- _Saved data entries_
____

run A:
// Final_AXI_to_APB_Bridge
module Final_AXI_to_APB_Bridge #(
    parameter AXI_ADDR_WIDTH    = 32,
    parameter AXI_DATA_WIDTH    = 32,
    parameter AXI_MAX_BURST_LEN = 8,
    parameter AXI_BURST_WIDTH   = 2,
    parameter AXI_SIZE_WIDTH    = 3,
    parameter APB_ADDR_WIDTH    = 32,
    parameter APB_DATA_WIDTH    = 32
)(
    input  [AXI_ADDR_WIDTH-1:0]    AWADDR,
    input  [AXI_BURST_WIDTH-1:0]   AWBURST,
    input  [AXI_MAX_BURST_LEN-1:0] AWLEN,
    input                          AWVALID,
    output                         AWREADY,
    input  [AXI_ADDR_WIDTH-1:0]    ARADDR,
    input  [AXI_BURST_WIDTH-1:0]   ARBURST,
    input  [AXI_MAX_BURST_LEN-1:0] ARLEN,
    input                          ARVALID,
    output                         ARREADY,
    input  [AXI_DATA_WIDTH-1:0]    WDATA,
    input                          WVALID,
    input                          WLAST,
    input  [AXI_DATA_WIDTH/8-1:0]  WSTRB,
    output                         WREADY,
    output [AXI_DATA_WIDTH-1:0]    RDATA,
    output [1:0]                   RRESP,
    output                         RVALID,
    output                         RLAST,
    input                          RREADY,
    output [1:0]                   BRESP,
    output                         BVALID,
    input                          BREADY,
    input                          ACLK,
    input                          ARESETn,
    output [APB_ADDR_WIDTH-1:0]    PADDR,
    output                         PWRITE,
    output                         PSEL1,
    output                         PSEL2,
    output                         PSEL3,
    output                         PSEL4,
    output                         PENABLE,
    output [APB_DATA_WIDTH-1:0]    PWDATA,
    input  [APB_DATA_WIDTH-1:0]    PRDATA,
    input                          PREADY
);
Size: roughly 2100 cells after synthesis, about 280 flip-flops, about 270 I/O pins.
export LEC_CHECK = 0
export CAP_MARGIN = 20
export CORE_MARGIN = 8
export CORE_UTILIZATION = 40
export CTS_CLUSTER_SIZE = 31
export PLACE_DENSITY = 0.6
export SLEW_MARGIN = 10
export TNS_END_PERCENT = 80
create_clock -name core_clock -period 6.0 [get_ports {ACLK}]
run.sh (not shown) runs the stock make flow with config.mk's settings and CLKGATE_MAP_FILE=.
### run A -> run B
Settings: CTS_CLUSTER_SIZE removed (was 31); CORE_UTILIZATION changed from 40 to 72; SLEW_MARGIN changed from 10 to 20; TNS_END_PERCENT removed (was 80); CORE_MARGIN changed from 8 to 2; PLACE_DENSITY changed from 0.6 to 0.67; the clock period (ns, I/O delays scaled along) changed from 6.0 to 4.62.
## What came out
Floorplan check, run B vs run A: die outline smaller in run B
For run B, the flow was terminated by a tool error in global routing and produced no final design.
| synthesized cell count | run A vs run B | ≈ equal |
Compared with run A, run B improves core footprint.
Per the comparison of run B with run A, clock sink count essentially unchanged; post-synth tally of flip-flops with integrated enable essentially unchanged; post-CTS setup-driven buffer insertion count increased 22; half-perimeter wire length of the detailed placement result increased 9.9%; number of placement rows decreased about 26%.
Input-level comparison between run C and run B:
Settings: changing CORE_UTILIZATION from 72 to 70; setting PLACE_DENSITY_LB_ADDON to 0.27 for the first time; removing PLACE_DENSITY (formerly 0.67); changing the clock period (ns, I/O delays scaled along) from 4.62 to 4.75.
Notes after the runs:
As for a clean layout from run B and run C, there is none. FAIL run B @ global routing: tool exited with error. Run C: it failed with a tool error in global routing, so there are no final results. Number of enable flip-flop cells: run C vs run B identical. Against run B, number of cells after detailed placement in run C rose slightly. As of run C, standard cell core area had risen by a few percent compared to run B. Post-cts gate resize count came out lower on run C than on run B. Run C: effective utilization at floorplan is 2.2 points lower than what run B reported. Compared with run B, run C shows a setup slack at placement that is 76 ps higher. In the floorplan summary, run C is listed with a die area greater than that of run B. Per the comparison of run C with run B, height of the die has increased, sum of net half-perimeters after detailed placement has decreased.

* * *

== the baseline ==
Final_AXI_to_APB_Bridge again, from the RTL that the note above started with.
export LEC_CHECK = 0
export ABC_AREA = 0
export CAP_MARGIN = 35
export CELL_PAD_IN_SITES_DETAIL_PLACEMENT = 2
export CORE_ASPECT_RATIO = 1.58
export CORE_MARGIN = 4
export CORE_UTILIZATION = 27
export CTS_CLUSTER_SIZE = 26
export GPL_ROUTABILITY_DRIVEN = 0
export GPL_TIMING_DRIVEN = 0
export HOLD_SLACK_MARGIN = 0.06
export MAX_ROUTING_LAYER = met5
export PLACE_DENSITY = 0.56
export SLEW_MARGIN = 10
export TNS_END_PERCENT = 40
create_clock -name core_clock -period 3.41 [get_ports {ACLK}]
The layout from the baseline, despite a flow that completed every stage, fails the layout checks, with the failing checks listed as capacitance limit, slew limit, setup timing.
--- input diff the baseline..the candidate ---
- a deleted GPL_TIMING_DRIVEN that had been 0
- a change of PLACE_DENSITY from 0.56 to 0.6
- a deleted ABC_AREA that had been 0
- a deleted HOLD_SLACK_MARGIN that had been 0.06
- a change of CAP_MARGIN from 35 to 20
- a deleted CELL_PAD_IN_SITES_DETAIL_PLACEMENT that had been 2
- a deleted GPL_ROUTABILITY_DRIVEN that had been 0
- a deleted TNS_END_PERCENT that had been 40
- a change of SLEW_MARGIN from 10 to 20
- a deleted MAX_ROUTING_LAYER that had been met5
- a change of CORE_MARGIN from 4 to 2
- a deleted CTS_CLUSTER_SIZE that had been 26
- a change of CORE_UTILIZATION from 27 to 61
- a deleted CORE_ASPECT_RATIO that had been 1.58
- a change of the clock period (ns, I/O delays scaled along) from 3.41 to 6.12
Findings:
The candidate ended with every stage complete and zero timing, DRC or antenna violations. On the candidate: required time of the worst setup path is 2.60 ns higher than what the baseline gave. The candidate against the baseline: design area shows a reduction of about 16%; share of power burned in combinational logic fell 9.6 points; final number of max-transition violations saw a decrease; worst setup slack +2.31 ns. In the candidate, the switching part of the total power came out 9.6 points below the value in the baseline. Compared with the baseline, overall power in the candidate decreased by more than half. Compared with the baseline, the candidate shows a cell area after placement that is about 3.3% lower. The candidate: length of routed wiring on met1 is 48% lower than what the baseline reported. Of the baseline and the candidate, the higher non-clock buffer count belongs to the baseline. Source-to-sink clock delay at the later pin of the worst-skew pair, the baseline and the candidate, lower one = the candidate.

* * *

== xenon ==
Final_AXI_to_APB_Bridge again, from the RTL that the note above started with.
clock: 3.41 ns
lec_check: 0
cap_margin: 0
cell_pad_in_sites_detail_placement: 2
core_aspect_ratio: 1.58
core_margin: 10
core_utilization: 30
gpl_timing_driven: 0
max_routing_layer: met5
place_density: 0.56
slew_margin: 10
tns_end_percent: 40
To summarise xenon: no stage aborted, but the layout did not pass its checks, failing on hold timing, capacitance limit, slew limit, setup timing.
--- input diff xenon..fjord ---
Settings: a change of SLEW_MARGIN from 10 to 20; a change of CAP_MARGIN from 0 to 20; a deleted PLACE_DENSITY that had been 0.56; a deleted CORE_ASPECT_RATIO that had been 1.58; a deleted CELL_PAD_IN_SITES_DETAIL_PLACEMENT that had been 2; a change of CORE_MARGIN from 10 to 2; an added CTS_CLUSTER_DIAMETER of 28; a change of CORE_UTILIZATION from 30 to 66; a deleted TNS_END_PERCENT that had been 40; a deleted MAX_ROUTING_LAYER that had been met5; a deleted GPL_TIMING_DRIVEN that had been 0; a change of the clock period (ns, I/O delays scaled along) from 3.41 to 4.07.
Findings:
4_1_cts: fjord exited with error
Changes observed in fjord relative to xenon: core box area decreased 0.035 mm^2, synthesized flop and latch total barely changed, initial core utilization climbed 37 points.
[compare] base=xenon new=fjord: pre-CTS worst setup slack has increased; yosys cell count has remained practically unchanged.
The row count in fjord was lower than what xenon gave.
xenon fits on a die that is larger than the die of fjord.
Modified inputs, willow compared to fjord
Settings: CTS_CLUSTER_DIAMETER: 28 -> unset; SETUP_SLACK_MARGIN: unset -> -0.34; CORE_UTILIZATION: 66 -> 58.
Findings:
- Layout checks on willow: not met. Flow itself completed; violations: setup timing.
- fjord never completed; the flow aborted with a tool error in 4_1_cts.
- In terms of parity-gate share of the synthesized area counting xor and xnor cells, fjord and willow differ only marginally.
- willow and fjord ended up with nearly the same synthesized area.
- From fjord to willow the numbers moved as follows: core region area +about 14%; basic-gate share of the synthesized area counting and, or, nand and nor cells barely changed; number of primary I/O pins flat; area of the die went up; instance count after placement with tap cells included rose 58.
- Width of the chip was higher in willow than in fjord.
- From fjord to willow the numbers moved as follows: pre-CTS setup slack dropped 190 ps; final weighted congestion in routability-driven placement down 0.0032.
> inputs changed (willow -> maple)
Settings: CTS_CLUSTER_DIAMETER newly set to 28; SETUP_SLACK_MARGIN removed (was -0.34); HOLD_SLACK_MARGIN newly set to -0.05; CTS_CLUSTER_SIZE newly set to 36; CORE_UTILIZATION changed from 58 to 68.
Findings:
For maple, the flow was terminated by a tool error in 4_1_cts and produced no final design. Compared with willow, in maple proportion of synthesized area in mux cells level; per-instance average area after synthesis level; weighted congestion at the end of routability-driven global placement moved up; worst slack at placement moved down; area of the placeable core moved down. Going from willow to maple, the die area was shrunk. Going from willow to maple, detailed placement HPWL moved up, effective utilization at floorplan moved up. I/O pin total: maple vs willow identical. Instance count after placement with tap cells included ended up about 2.4% lower on maple than on willow. Between maple and willow, it is maple whose row count is lower, by about 8%.

* * *

== v19 ==
Final_AXI_to_APB_Bridge again, from the RTL that the note above started with.
==> flow/config.mk <==
export PLATFORM = sky130hd
export DESIGN_NAME = Final_AXI_to_APB_Bridge
export DESIGN_NICKNAME = Final_AXI_to_APB_Bridge
export VERILOG_FILES = /design/flow/design.v
export SDC_FILE = /design/flow/constraint.sdc
export NUM_CORES = 4
export LEC_CHECK = 0
export ABC_AREA = 1
export CAP_MARGIN = 20
export CORE_ASPECT_RATIO = 1.47
export CORE_MARGIN = 8
export CORE_UTILIZATION = 40
export CTS_CLUSTER_SIZE = 31
export MIN_ROUTING_LAYER = met2
export PLACE_DENSITY = 0.6
export SLEW_MARGIN = 10
export TNS_END_PERCENT = 80
==> flow/constraint.sdc <==
create_clock -name core_clock -period 6.0 [get_ports {ACLK}]
set_input_delay 1.2000 -clock core_clock [delete_from_list [all_inputs] [get_ports {ACLK}]]
set_output_delay 1.2000 -clock core_clock [all_outputs]
set_load 0.01 [all_outputs]
Input changes introduced in v49 (baseline for comparison: v19):
Settings: CTS_CLUSTER_SIZE: 31 -> unset; SLEW_MARGIN: 10 -> 20; CORE_MARGIN: 8 -> 2; CORE_ASPECT_RATIO: 1.47 -> unset; ABC_AREA: 1 -> unset; TNS_END_PERCENT: 80 -> unset; MIN_ROUTING_LAYER: met2 -> unset; the clock period (ns, I/O delays scaled along): 6.0 -> 5.82.
### Flow results
[v49 vs v19] clock group share of total power: higher in v49. v49 reports a lower combinational-cell power consumption than v19 does. Power: v49 draws less than v19. Diff v19 -> v49: routed wire length moved down; via count moved down; met3 capacity usage during global routing moved down; number of ordinary and repair buffers in the finished layout moved up; cell area moved down. Summary of the comparison: final core utilization is higher in v49, relative to v19. Highest metal layer used by the detailed router = met5: v19; highest metal layer used by the detailed router = met4: v49. Higher worst hold slack goes to v49 over v19. v49 vs. v19: area after synthesis went down by 14%.
For v28, these inputs were changed with respect to v49:
Settings: the clock period (ns, I/O delays scaled along): 5.82 -> 3.96.
Notes after the runs:
v28 finished all stages; layout check result: FAIL, due to negative setup slack.
Both conditions hold for v49: the flow ran to the end and the final layout passed the timing, DRC and antenna checks.
The final reports for v28 and v49 show final RePlAce weighted congestion higher in the former.
Relative to v49, number of cells on the worst reg-to-reg path has increased by 4 in v28.
When the final numbers for v49 and v28 were put side by side, the number of detailed-route iterations in the first pass turned out to be smaller in v49.
NOTE cell area v49->v28 increased by more than 10%
Looking only at sequential share of layout area, and setting everything else aside, the lower value of v49 and v28 goes to v28.
[compare] base=v49 new=v28: critical path depth increased by about 5% relative to the old numbers, ratio of final minimum period to clock period increased by 13 points relative to the old numbers, fraction of power consumed by the clock network decreased by 1.5 points relative to the old numbers.
## Diff of input files: v25 against v28
Settings: CORE_UTILIZATION: 40 -> 66; HOLD_SLACK_MARGIN: unset -> -0.08; MAX_ROUTING_LAYER: unset -> met4; the clock period (ns, I/O delays scaled along): 3.96 -> 5.62.
Notes after the runs:
v25 went all the way through synthesis, placement and routing and the layout is clean on timing, DRC and antenna.
For v28, the worst setup path startpoint was AWADDR[3], unlike v25, where it was AWADDR[2].
Compared with v28, v25 shows a higher number of vias per cell.
Going from v28 to v25, sequential share of layout area went up 4.1 points; first-pass GRT wire length dropped 10000 um; worst slack at placement rose by 940 ps; portion of the clock cycle consumed by the worst path in the final layout dropped 11 points; post-synthesis to final-layout area growth decreased by 20 points relative to the old numbers.
Note that the switching power recorded for v28 amounts to 1.5 times the value seen in v25.
Looking at v28 and v25, the final antenna-violating net count is a wash.

* * *

Starting RTL as in the previous note.
==> flow/config.mk <==
export PLATFORM = sky130hd
export DESIGN_NAME = Final_AXI_to_APB_Bridge
export DESIGN_NICKNAME = Final_AXI_to_APB_Bridge
export VERILOG_FILES = /design/flow/design.v
export SDC_FILE = /design/flow/constraint.sdc
export NUM_CORES = 4
export LEC_CHECK = 0
export ABC_AREA = 1
export CAP_MARGIN = 20
export CORE_ASPECT_RATIO = 0.73
export CORE_MARGIN = 2
export CORE_UTILIZATION = 72
export CTS_CLUSTER_DIAMETER = 394
export CTS_CLUSTER_SIZE = 100
export HOLD_SLACK_MARGIN = 0.28
export PLACE_DENSITY = 0.42
export SETUP_SLACK_MARGIN = 0.84
export SLEW_MARGIN = 20
==> flow/constraint.sdc <==
create_clock -name core_clock -period 2.85 [get_ports {ACLK}]
set_input_delay 0.5700 -clock core_clock [delete_from_list [all_inputs] [get_ports {ACLK}]]
set_output_delay 0.5700 -clock core_clock [all_outputs]
set_load 0.01 [all_outputs]
The first run died in clock tree synthesis.
Rerun with:
- ABC_AREA: 1 -> unset
- CORE_ASPECT_RATIO: 0.73 -> unset
- CORE_UTILIZATION: 72 -> 40
- CTS_CLUSTER_DIAMETER: 394 -> unset
- CTS_CLUSTER_SIZE: 100 -> unset
- HOLD_SLACK_MARGIN: 0.28 -> unset
- PLACE_DENSITY: 0.42 -> 0.6
- SETUP_SLACK_MARGIN: 0.84 -> unset
- clock period: 2.85 -> 6.0 ns (I/O delays scaled with it)
The changed run finished with timing, DRC and antenna clean.
Synthesized cell count fell by 33%.
Die size rises by 54%.
Synthesized area is lower by 14%.
Rerun with:
- CORE_UTILIZATION: 40 -> 58
- CTS_CLUSTER_SIZE: unset -> 34
- TNS_END_PERCENT: unset -> 5
- clock period: 6.0 -> 3.23 ns (I/O delays scaled with it)
Effect:
- The new run produced a layout that fails on negative setup slack
- synthesized cell count does not change
- hold slack loses 450 ps
- routed wire length is higher by 14%
- global-route usage came out higher by 16 points
- non-clock buffer count goes up by 245
- setup slack gets worse by 1300 ps
- combinational power rose by 140%
- register-to-register slack loses 2600 ps
- sequential power rises by 79%
- clock skew went down by 7.2 ps

* * *

Final_AXI_to_APB_Bridge again, from the RTL that the note above started with.
make LEC_CHECK=0 CAP_MARGIN=20 CORE_MARGIN=2 CORE_UTILIZATION=65 SETUP_SLACK_MARGIN=1.03 SLEW_MARGIN=20 finish   # period 4.07 ns
The baseline did not get past global routing (5_1_grt).
Rerun with:
--- a/flow/config.mk
+++ b/flow/config.mk
@@ -9,4 +9,6 @@
 export CORE_MARGIN = 2
-export CORE_UTILIZATION = 65
-export SETUP_SLACK_MARGIN = 1.03
+export CORE_UTILIZATION = 72
+export CTS_CLUSTER_DIAMETER = 28
+export PLACE_DENSITY_LB_ADDON = 0.24
 export SLEW_MARGIN = 20
+export TNS_END_PERCENT = 5
Effect: This time the run died in clock tree synthesis (4_1_cts). Synthesized area is unchanged. Die area is lower by roughly a tenth. Synthesized cell count stays the same.

* * *

Starting RTL as in the previous note.
Settings: LEC_CHECK=0, CAP_MARGIN=20, CELL_PAD_IN_SITES_DETAIL_PLACEMENT=2, CELL_PAD_IN_SITES_GLOBAL_PLACEMENT=3, CORE_MARGIN=2, CORE_UTILIZATION=40, SLEW_MARGIN=30; clock period 6.75 ns.
Rerun with:
--- a/flow/config.mk
+++ b/flow/config.mk
@@ -7,0 +8 @@
+export ABC_AREA = 1
@@ -9,2 +9,0 @@
-export CELL_PAD_IN_SITES_DETAIL_PLACEMENT = 2
-export CELL_PAD_IN_SITES_GLOBAL_PLACEMENT = 3
@@ -12,2 +11,3 @@
-export CORE_UTILIZATION = 40
-export SLEW_MARGIN = 30
+export CORE_UTILIZATION = 58
+export PLACE_DENSITY = 0.79
+export SLEW_MARGIN = 20
==> flow/constraint.sdc (replaced) <==
create_clock -name core_clock -period 3.26 [get_ports {ACLK}]
set_input_delay 0.6520 -clock core_clock [delete_from_list [all_inputs] [get_ports {ACLK}]]
set_output_delay 0.6520 -clock core_clock [all_outputs]
set_load 0.01 [all_outputs]
Effect:
- Now the flow completed and failed the layout checks on setup timing
- routed wire length increases by 13%
- non-clock buffer count increases by 363
- total power increases to 3.0 times its value
Rerun with:
--- a/flow/config.mk
+++ b/flow/config.mk
@@ -8 +7,0 @@
-export ABC_AREA = 1
@@ -11,2 +10,2 @@
-export CORE_UTILIZATION = 58
-export PLACE_DENSITY = 0.79
+export CORE_UTILIZATION = 44
+export PLACE_DENSITY = 0.6
==> flow/constraint.sdc (replaced) <==
create_clock -name core_clock -period 5.82 [get_ports {ACLK}]
set_input_delay 1.1640 -clock core_clock [delete_from_list [all_inputs] [get_ports {ACLK}]]
set_output_delay 1.1640 -clock core_clock [all_outputs]
set_load 0.01 [all_outputs]
=> This time the run completed without violations. Die area came out higher by 13%. Routed wire length came out lower by 34%. Via count came out lower by 33%. Setup slack is better by 1100 ps. Synthesized cell count came out lower by 33%. Utilization came out lower by 28 points.
Rerun with:
--- a/flow/config.mk
+++ b/flow/config.mk
@@ -10 +10,3 @@
-export CORE_UTILIZATION = 44
+export CORE_UTILIZATION = 69
+export CTS_CLUSTER_DIAMETER = 394
+export CTS_CLUSTER_SIZE = 100
==> flow/constraint.sdc (replaced) <==
create_clock -name core_clock -period 2.85 [get_ports {ACLK}]
set_input_delay 0.5700 -clock core_clock [delete_from_list [all_inputs] [get_ports {ACLK}]]
set_output_delay 0.5700 -clock core_clock [all_outputs]
set_load 0.01 [all_outputs]
Result:
- Now the flow never finished: it broke off in clock tree synthesis, error DPL-0038
- die area is lower by 36%
- synthesized area does not change
- synthesized cell count is unchanged
Rerun with:
--- a/flow/config.mk
+++ b/flow/config.mk
@@ -7,0 +8 @@
+export ABC_AREA = 1
@@ -8,0 +10 @@
+export CORE_ASPECT_RATIO = 0.73
@@ -10 +12 @@
-export CORE_UTILIZATION = 69
+export CORE_UTILIZATION = 72
@@ -12,2 +14,3 @@
-export CTS_CLUSTER_SIZE = 100
-export PLACE_DENSITY = 0.6
+export CTS_CLUSTER_SIZE = 11
+export PLACE_DENSITY = 0.42
+export SETUP_SLACK_MARGIN = 0.84
@@ -14,0 +18 @@
+export TNS_END_PERCENT = 5
- The new run failed in clock tree synthesis
- die size increases by roughly a tenth
- area after synthesis is higher by about a fifth
- synthesized cell count went up by well over a third
No activity file was given, so power comes from the tool's default toggle rates.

____

- _What is needed_
The answer should be nothing more than the lines from the one with "- die area is lower by 36%" through the end of the entries, restated word for word.

- _Written solution_
- die area is lower by 36%
- synthesized area does not change
- synthesized cell count is unchanged
Rerun with:
--- a/flow/config.mk
+++ b/flow/config.mk
@@ -7,0 +8 @@
+export ABC_AREA = 1
@@ -8,0 +10 @@
+export CORE_ASPECT_RATIO = 0.73
@@ -10 +12 @@
-export CORE_UTILIZATION = 69
+export CORE_UTILIZATION = 72
@@ -12,2 +14,3 @@
-export CTS_CLUSTER_SIZE = 100
-export PLACE_DENSITY = 0.6
+export CTS_CLUSTER_SIZE = 11
+export PLACE_DENSITY = 0.42
+export SETUP_SLACK_MARGIN = 0.84
@@ -14,0 +18 @@
+export TNS_END_PERCENT = 5
- The new run failed in clock tree synthesis
- die size increases by roughly a tenth
- area after synthesis is higher by about a fifth
- synthesized cell count went up by well over a third
No activity file was given, so power comes from the tool's default toggle rates.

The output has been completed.